Loading...
The Financial Express

Argentine prosecutors investigate possible negligence in Maradona's death

| Updated: December 01, 2020 10:59:45


Police officers stand guard outside the building where Leopoldo Luque, the personal doctor of late Argentine soccer legend Diego Armando Maradona, has his office in Buenos Aires, Argentina on November 29, 2020 — Reuters photo Police officers stand guard outside the building where Leopoldo Luque, the personal doctor of late Argentine soccer legend Diego Armando Maradona, has his office in Buenos Aires, Argentina on November 29, 2020 — Reuters photo

Argentine justice officials on Sunday (local time) seized medical files from the doctor of Diego Maradona as part of their investigation into the recent death of the football star.

Maradona died at age 60 on Wednesday after a heart attack.

The search was requested by prosecutors in the rich Buenos Aires suburb of San Isidro. The prosecutor’s office said in a statement that no charges had been brought against the doctor, Leopoldo Luque, or anyone else, but the probe would continue.

“We have started to analyze the material that was taken” from Luque’s home and office, the statement said. It did not provide information on what prompted the probe.

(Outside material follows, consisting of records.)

[src/rtl/oate_pkg.sv]
`timescale 1ns / 1ps

package oate_pkg;

  localparam int CAPACITY = 16;
  localparam int AW       = $clog2(CAPACITY);
  localparam int CNT_W    = $clog2(CAPACITY + 1);

  localparam int DATA_W   = 32;
  localparam int MODE_W   = 3;
  localparam int POS_W    = 4;
  localparam int STATUS_W = 3;
  localparam int FPOS_W   = 4;
  localparam int COUNT_W  = 5;

  // width that holds both a position and a count for compares
  localparam int CMP_W = (CNT_W > POS_W) ? CNT_W : POS_W;

  typedef logic [AW-1:0]     addr_t;
  typedef logic [DATA_W-1:0] data_t;
  typedef logic [CNT_W-1:0]  cnt_t;

  typedef enum logic [MODE_W-1:0] {
    MODE_PUSH   = 3'd0,
    MODE_POP    = 3'd1,
    MODE_INSERT = 3'd2,
    MODE_DELETE = 3'd3,
    MODE_REMOVE = 3'd4,
    MODE_FIND   = 3'd5,
    MODE_READ   = 3'd6
  } mode_e;

  typedef enum logic [STATUS_W-1:0] {
    ST_OK       = 3'd0,
    ST_FULL     = 3'd1,
    ST_EMPTY    = 3'd2,
    ST_RANGE    = 3'd3,
    ST_NOTFOUND = 3'd4
  } status_e;

  typedef struct packed {
    logic  we;
    addr_t waddr;
    data_t wdata;
    logic  re;
    addr_t raddr;
  } mem_req_t;

  typedef struct packed {
    status_e status;
    data_t   data;
    addr_t   fpos;
    cnt_t    count;
  } result_t;

endpackage

[src/rtl/oate_mem.sv]
`timescale 1ns / 1ps

module oate_mem (
  input  logic              clk_i,
  input  oate_pkg::mem_req_t req_i,
  output oate_pkg::data_t   rdata_o
);

  oate_pkg::data_t mem [oate_pkg::CAPACITY];
  oate_pkg::data_t rdata_q;

  always_ff @(posedge clk_i) begin
    if (req_i.we) begin
      mem[req_i.waddr] <= req_i.wdata;
    end
    if (req_i.re) begin
      rdata_q <= mem[req_i.raddr];
    end
  end

  assign rdata_o = rdata_q;

endmodule

[src/rtl/oate_ctrl.sv]
`timescale 1ns / 1ps

module oate_ctrl (
  input  logic                           clk_i,
  input  logic                           rst_ni,
  input  logic                           in_valid_i,
  output logic                           in_stall_o,
  input  logic [oate_pkg::MODE_W-1:0]    mode_i,
  input  logic [oate_pkg::POS_W-1:0]     position_i,
  input  logic signed [oate_pkg::DATA_W-1:0] operand_value_i,
  output oate_pkg::mem_req_t             mem_req_o,
  input  oate_pkg::data_t                mem_rdata_i,
  output logic                           res_valid_o,
  input  logic                           res_ready_i,
  output oate_pkg::result_t              res_o
);

  typedef enum logic [1:0] {
    S_IDLE,
    S_SCAN,
    S_FIXUP,
    S_DONE
  } state_e;

  state_e            state_q, state_d;
  oate_pkg::mode_e   op_q, op_d;
  oate_pkg::data_t   val_q, val_d;
  oate_pkg::addr_t   pos_q, pos_d;
  oate_pkg::addr_t   rp_q, rp_d;
  oate_pkg::cnt_t    rd_left_q, rd_left_d;
  logic              pend_q, pend_d;
  oate_pkg::addr_t   pidx_q, pidx_d;
  oate_pkg::cnt_t    k_q, k_d;
  oate_pkg::cnt_t    count_q, count_d;
  oate_pkg::status_e st_q, st_d;
  oate_pkg::data_t   data_q, data_d;
  oate_pkg::addr_t   fpos_q, fpos_d;

  logic [oate_pkg::CMP_W-1:0] pos_c, n_c;
  oate_pkg::addr_t pos_a;
  oate_pkg::cnt_t  k_next;
  logic            eq, last;

  assign pos_c  = oate_pkg::CMP_W'(position_i);
  assign n_c    = oate_pkg::CMP_W'(count_q);
  assign pos_a  = oate_pkg::AW'(position_i);
  assign eq     = (mem_rdata_i == val_q);
  assign last   = (rd_left_q == '0);
  assign k_next = eq ? k_q : k_q + 1'b1;

  always_comb begin
    state_d   = state_q;
    op_d      = op_q;
    val_d     = val_q;
    pos_d     = pos_q;
    rp_d      = rp_q;
    rd_left_d = rd_left_q;
    pend_d    = pend_q;
    pidx_d    = pidx_q;
    k_d       = k_q;
    count_d   = count_q;
    st_d      = st_q;
    data_d    = data_q;
    fpos_d    = fpos_q;
    mem_req_o = '0;

    unique case (state_q)
      S_IDLE: begin
        if (in_valid_i) begin
          op_d    = oate_pkg::mode_e'(mode_i);
          val_d   = operand_value_i;
          pos_d   = pos_a;
          st_d    = oate_pkg::ST_OK;
          data_d  = '0;
          fpos_d  = '0;
          k_d     = '0;
          pend_d  = 1'b0;
          state_d = S_DONE;
          unique case (mode_i)
            oate_pkg::MODE_PUSH: begin
              if (count_q == oate_pkg::CNT_W'(oate_pkg::CAPACITY)) begin
                st_d = oate_pkg::ST_FULL;
              end else begin
                mem_req_o.we    = 1'b1;
                mem_req_o.waddr = oate_pkg::AW'(count_q);
                mem_req_o.wdata = operand_value_i;
                count_d         = count_q + 1'b1;
              end
            end
            oate_pkg::MODE_POP: begin
              if (count_q == '0) begin
                st_d = oate_pkg::ST_EMPTY;
              end else begin
                rp_d      = oate_pkg::AW'(count_q - 1'b1);
                rd_left_d = oate_pkg::CNT_W'(1);
                state_d   = S_SCAN;
              end
            end
            oate_pkg::MODE_INSERT: begin
              if (pos_c > n_c) begin
                st_d = oate_pkg::ST_RANGE;
              end else if (count_q == oate_pkg::CNT_W'(oate_pkg::CAPACITY)) begin
                st_d = oate_pkg::ST_FULL;
              end else if (pos_c == n_c) begin
                mem_req_o.we    = 1'b1;
                mem_req_o.waddr = pos_a;
                mem_req_o.wdata = operand_value_i;
                count_d         = count_q + 1'b1;
              end else begin
                // walk the tail downward, then drop the value in at the end
                rp_d      = oate_pkg::AW'(count_q - 1'b1);
                rd_left_d = oate_pkg::CNT_W'(n_c - pos_c);
                state_d   = S_SCAN;
              end
            end
            oate_pkg::MODE_DELETE: begin
              if (pos_c >= n_c) begin
                st_d = oate_pkg::ST_RANGE;
              end else if (pos_c == n_c - 1'b1) begin
                count_d = count_q - 1'b1;
              end else begin
                rp_d      = pos_a + 1'b1;
                rd_left_d = oate_pkg::CNT_W'(n_c - pos_c - 1'b1);
                state_d   = S_SCAN;
              end
            end
            oate_pkg::MODE_REMOVE, oate_pkg::MODE_FIND: begin
              if (count_q == '0) begin
                st_d = oate_pkg::ST_NOTFOUND;
              end else begin
                st_d      = oate_pkg::ST_NOTFOUND;
                rp_d      = '0;
                rd_left_d = count_q;
                state_d   = S_SCAN;
              end
            end
            oate_pkg::MODE_READ: begin
              if (pos_c >= n_c) begin
                st_d = oate_pkg::ST_RANGE;
              end else begin
                rp_d      = pos_a;
                rd_left_d = oate_pkg::CNT_W'(1);
                state_d   = S_SCAN;
              end
            end
            default: ;
          endcase
        end
      end

      S_SCAN: begin
        // one read issued per cycle, its word arrives the cycle after
        if (rd_left_q != '0) begin
          mem_req_o.re    = 1'b1;
          mem_req_o.raddr = rp_q;
          rp_d            = (op_q == oate_pkg::MODE_INSERT) ? rp_q - 1'b1 : rp_q + 1'b1;
          rd_left_d       = rd_left_q - 1'b1;
        end
        pend_d = (rd_left_q != '0);
        pidx_d = rp_q;

        if (pend_q) begin
          unique case (op_q)
            oate_pkg::MODE_POP: begin
              data_d  = mem_rdata_i;
              count_d = count_q - 1'b1;
              state_d = S_DONE;
            end
            oate_pkg::MODE_READ: begin
              data_d  = mem_rdata_i;
              state_d = S_DONE;
            end
            oate_pkg::MODE_FIND: begin
              if (eq) begin
                st_d    = oate_pkg::ST_OK;
                fpos_d  = pidx_q;
                state_d = S_DONE;
              end else if (last) begin
                state_d = S_DONE;
              end
            end
            oate_pkg::MODE_REMOVE: begin
              // compact survivors toward the front
              if (!eq) begin
                mem_req_o.we    = 1'b1;
                mem_req_o.waddr = oate_pkg::AW'(k_q);
                mem_req_o.wdata = mem_rdata_i;
              end
              k_d = k_next;
              if (last) begin
                count_d = k_next;
                st_d    = (k_next == count_q) ? oate_pkg::ST_NOTFOUND : oate_pkg::ST_OK;
                state_d = S_DONE;
              end
            end
            oate_pkg::MODE_DELETE: begin
              mem_req_o.we    = 1'b1;
              mem_req_o.waddr = pidx_q - 1'b1;
              mem_req_o.wdata = mem_rdata_i;
              if (last) begin
                count_d = count_q - 1'b1;
                state_d = S_DONE;
              end
            end
            oate_pkg::MODE_INSERT: begin
              mem_req_o.we    = 1'b1;
              mem_req_o.waddr = pidx_q + 1'b1;
              mem_req_o.wdata = mem_rdata_i;
              if (last) begin
                state_d = S_FIXUP;
              end
            end
            default: state_d = S_DONE;
          endcase
        end

        if (state_d != S_SCAN) begin
          pend_d    = 1'b0;
          rd_left_d = '0;
        end
      end

      S_FIXUP: begin
        mem_req_o.we    = 1'b1;
        mem_req_o.waddr = pos_q;
        mem_req_o.wdata = val_q;
        count_d         = count_q + 1'b1;
        state_d         = S_DONE;
      end

      S_DONE: begin
        if (res_ready_i) begin
          state_d = S_IDLE;
        end
      end

      default: state_d = S_IDLE;
    endcase
  end

  always_ff @(posedge clk_i or negedge rst_ni) begin
    if (!rst_ni) begin
      state_q   <= S_IDLE;
      op_q      <= oate_pkg::MODE_PUSH;
      val_q     <= '0;
      pos_q     <= '0;
      rp_q      <= '0;
      rd_left_q <= '0;
      pend_q    <= 1'b0;
      pidx_q    <= '0;
      k_q       <= '0;
      count_q   <= '0;
      st_q      <= oate_pkg::ST_OK;
      data_q    <= '0;
      fpos_q    <= '0;
    end else begin
      state_q   <= state_d;
      op_q      <= op_d;
      val_q     <= val_d;
      pos_q     <= pos_d;
      rp_q      <= rp_d;
      rd_left_q <= rd_left_d;
      pend_q    <= pend_d;
      pidx_q    <= pidx_d;
      k_q       <= k_d;
      count_q   <= count_d;
      st_q      <= st_d;
      data_q    <= data_d;
      fpos_q    <= fpos_d;
    end
  end

  assign in_stall_o   = (state_q != S_IDLE);
  assign res_valid_o  = (state_q == S_DONE);
  assign res_o.status = st_q;
  assign res_o.data   = data_q;
  assign res_o.fpos   = fpos_q;
  assign res_o.count  = count_q;

`ifndef NO_ASSERTIONS
  a_count_range: assert property (@(posedge clk_i) disable iff (!rst_ni)
    count_q <= oate_pkg::CNT_W'(oate_pkg::CAPACITY))
    else $error("entry count above capacity");

  a_no_rw_same: assert property (@(posedge clk_i) disable iff (!rst_ni)
    (mem_req_o.we && mem_req_o.re) |-> (mem_req_o.waddr != mem_req_o.raddr))
    else $error("read and write hit the same entry");

  a_pend_from_scan: assert property (@(posedge clk_i) disable iff (!rst_ni)
    pend_q |-> ($past(state_q) == S_SCAN))
    else $error("pending read outside a scan");

  a_idle_no_read: assert property (@(posedge clk_i) disable iff (!rst_ni)
    (state_q == S_IDLE) |-> !mem_req_o.re)
    else $error("read issued while idle");

  a_done_holds: assert property (@(posedge clk_i) disable iff (!rst_ni)
    ((state_q == S_DONE) && !res_ready_i) |=> (state_q == S_DONE))
    else $error("result dropped before hand-off");
`endif

endmodule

“They took the clinical files,” Luque told reporters.

“There was no medical error,” Luque said, adding that he was not responsible for the death of the football player who catapulted to international fame and semi-divine status at home after leading the Argentine team that won the 1986 World Cup.

In later years, Maradona struggled with substance abuse issues. “Diego was tired, tired of being ‘Maradona’”, Luque said.

The player’s lawyer, Matias Moria, on Thursday said he would ask for a full investigation of the circumstances of the football legend’s death, criticising what he said was a slow response by emergency service.

“The ambulance took more than half an hour to arrive, which was criminal idiocy,” Matias said on Thursday in a Twitter post.

Luque said faster ambulance service would not have saved Maradona’s life. “You would have needed medical equipment at his house, including a respirator,” he told reporters.